TASK STATEMENT: A complete transcription of the material, exact in every line, is what is wanted.

### DATASET EXTRACT

[src/rtl/dpwm_deadtime_gen.sv]
// Digital PWM for a synchronous buck stage: complementary high/low-side gate commands
// with independent rise/fall dead times, period-boundary shadow registers and a sticky fault latch.
module dpwm_deadtime_gen #(
    parameter int CNT_W = 6,
    parameter int DT_W  = 4
) (
    input  logic             clk,
    input  logic             rst_n,
    input  logic             en,
    input  logic [CNT_W-1:0] period,
    input  logic [CNT_W-1:0] duty,
    input  logic [DT_W-1:0]  dt_rise,
    input  logic [DT_W-1:0]  dt_fall,
    input  logic             fault,
    input  logic             fault_clr,
    output logic             pwm_hs,
    output logic             pwm_ls,
    output logic [CNT_W-1:0] cnt,
    output logic             period_start,
    output logic             fault_lat
);

    // Two extra bits so P = per_q+1 and d_eff+dtr_q can never wrap.
    localparam int W = CNT_W + 2;

    logic [CNT_W-1:0] per_q;
    logic [CNT_W-1:0] duty_q;
    logic [DT_W-1:0]  dtr_q;
    logic [DT_W-1:0]  dtf_q;

    logic         at_end;
    logic         shadow_ld;
    logic         run;
    logic [W-1:0] cnt_x;
    logic [W-1:0] per_p1;
    logic [W-1:0] dt_sum;
    logic [W-1:0] lim;
    logic [W-1:0] d_eff;
    logic [W-1:0] ls_start;
    logic [W-1:0] cnt_tail;
    logic         hs_nxt;
    logic         ls_nxt;

    always_comb begin
        at_end    = (cnt == per_q);
        shadow_ld = ~en | at_end;
        run       = en & ~fault_lat & ~fault;

        cnt_x    = W'(cnt);
        per_p1   = W'(per_q) + W'(1);
        dt_sum   = W'(dtr_q) + W'(dtf_q);
        lim      = (per_p1 > dt_sum) ? (per_p1 - dt_sum) : '0;
        d_eff    = (W'(duty_q) < lim) ? W'(duty_q) : lim;
        ls_start = d_eff + W'(dtr_q);
        cnt_tail = cnt_x + W'(dtf_q);

        // Windows are disjoint by construction: HS ends at d_eff, LS starts at d_eff+dtr_q.
        hs_nxt = (cnt_x < d_eff);
        ls_nxt = (cnt_x >= ls_start) & (cnt_tail < per_p1);
    end

    always_ff @(posedge clk or negedge rst_n) begin
        if (!rst_n) begin
            cnt    <= '0;
            per_q  <= '1;
            duty_q <= '0;
            dtr_q  <= '0;
            dtf_q  <= '0;
        end else begin
            if (!en || at_end) begin
                cnt <= '0;
            end else begin
                cnt <= cnt + CNT_W'(1);
            end
            if (shadow_ld) begin
                per_q  <= period;
                duty_q <= duty;
                dtr_q  <= dt_rise;
                dtf_q  <= dt_fall;
            end
        end
    end

    // Raw fault gates the outputs on the same edge that sets the latch.
    always_ff @(posedge clk or negedge rst_n) begin
        if (!rst_n) begin
            pwm_hs       <= 1'b0;
            pwm_ls       <= 1'b0;
            period_start <= 1'b0;
            fault_lat    <= 1'b0;
        end else begin
            pwm_hs       <= run & hs_nxt;
            pwm_ls       <= run & ls_nxt;
            period_start <= en & at_end;
            if (fault) begin
                fault_lat <= 1'b1;
            end else if (fault_clr) begin
                fault_lat <= 1'b0;
            end
        end
    end

endmodule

######

REPLY:
[src/rtl/dpwm_deadtime_gen.sv]
// Digital PWM for a synchronous buck stage: complementary high/low-side gate commands
// with independent rise/fall dead times, period-boundary shadow registers and a sticky fault latch.
module dpwm_deadtime_gen #(
    parameter int CNT_W = 6,
    parameter int DT_W  = 4
) (
    input  logic             clk,
    input  logic             rst_n,
    input  logic             en,
    input  logic [CNT_W-1:0] period,
    input  logic [CNT_W-1:0] duty,
    input  logic [DT_W-1:0]  dt_rise,
    input  logic [DT_W-1:0]  dt_fall,
    input  logic             fault,
    input  logic             fault_clr,
    output logic             pwm_hs,
    output logic             pwm_ls,
    output logic [CNT_W-1:0] cnt,
    output logic             period_start,
    output logic             fault_lat
);

    // Two extra bits so P = per_q+1 and d_eff+dtr_q can never wrap.
    localparam int W = CNT_W + 2;

    logic [CNT_W-1:0] per_q;
    logic [CNT_W-1:0] duty_q;
    logic [DT_W-1:0]  dtr_q;
    logic [DT_W-1:0]  dtf_q;

    logic         at_end;
    logic         shadow_ld;
    logic         run;
    logic [W-1:0] cnt_x;
    logic [W-1:0] per_p1;
    logic [W-1:0] dt_sum;
    logic [W-1:0] lim;
    logic [W-1:0] d_eff;
    logic [W-1:0] ls_start;
    logic [W-1:0] cnt_tail;
    logic         hs_nxt;
    logic         ls_nxt;

    always_comb begin
        at_end    = (cnt == per_q);
        shadow_ld = ~en | at_end;
        run       = en & ~fault_lat & ~fault;

        cnt_x    = W'(cnt);
        per_p1   = W'(per_q) + W'(1);
        dt_sum   = W'(dtr_q) + W'(dtf_q);
        lim      = (per_p1 > dt_sum) ? (per_p1 - dt_sum) : '0;
        d_eff    = (W'(duty_q) < lim) ? W'(duty_q) : lim;
        ls_start = d_eff + W'(dtr_q);
        cnt_tail = cnt_x + W'(dtf_q);

        // Windows are disjoint by construction: HS ends at d_eff, LS starts at d_eff+dtr_q.
        hs_nxt = (cnt_x < d_eff);
        ls_nxt = (cnt_x >= ls_start) & (cnt_tail < per_p1);
    end

    always_ff @(posedge clk or negedge rst_n) begin
        if (!rst_n) begin
            cnt    <= '0;
            per_q  <= '1;
            duty_q <= '0;
            dtr_q  <= '0;
            dtf_q  <= '0;
        end else begin
            if (!en || at_end) begin
                cnt <= '0;
            end else begin
                cnt <= cnt + CNT_W'(1);
            end
            if (shadow_ld) begin
                per_q  <= period;
                duty_q <= duty;
                dtr_q  <= dt_rise;
                dtf_q  <= dt_fall;
            end
        end
    end

    // Raw fault gates the outputs on the same edge that sets the latch.
    always_ff @(posedge clk or negedge rst_n) begin
        if (!rst_n) begin
            pwm_hs       <= 1'b0;
            pwm_ls       <= 1'b0;
            period_start <= 1'b0;
            fault_lat    <= 1'b0;
        end else begin
            pwm_hs       <= run & hs_nxt;
            pwm_ls       <= run & ls_nxt;
            period_start <= en & at_end;
            if (fault) begin
                fault_lat <= 1'b1;
            end else if (fault_clr) begin
                fault_lat <= 1'b0;
            end
        end
    end

endmodule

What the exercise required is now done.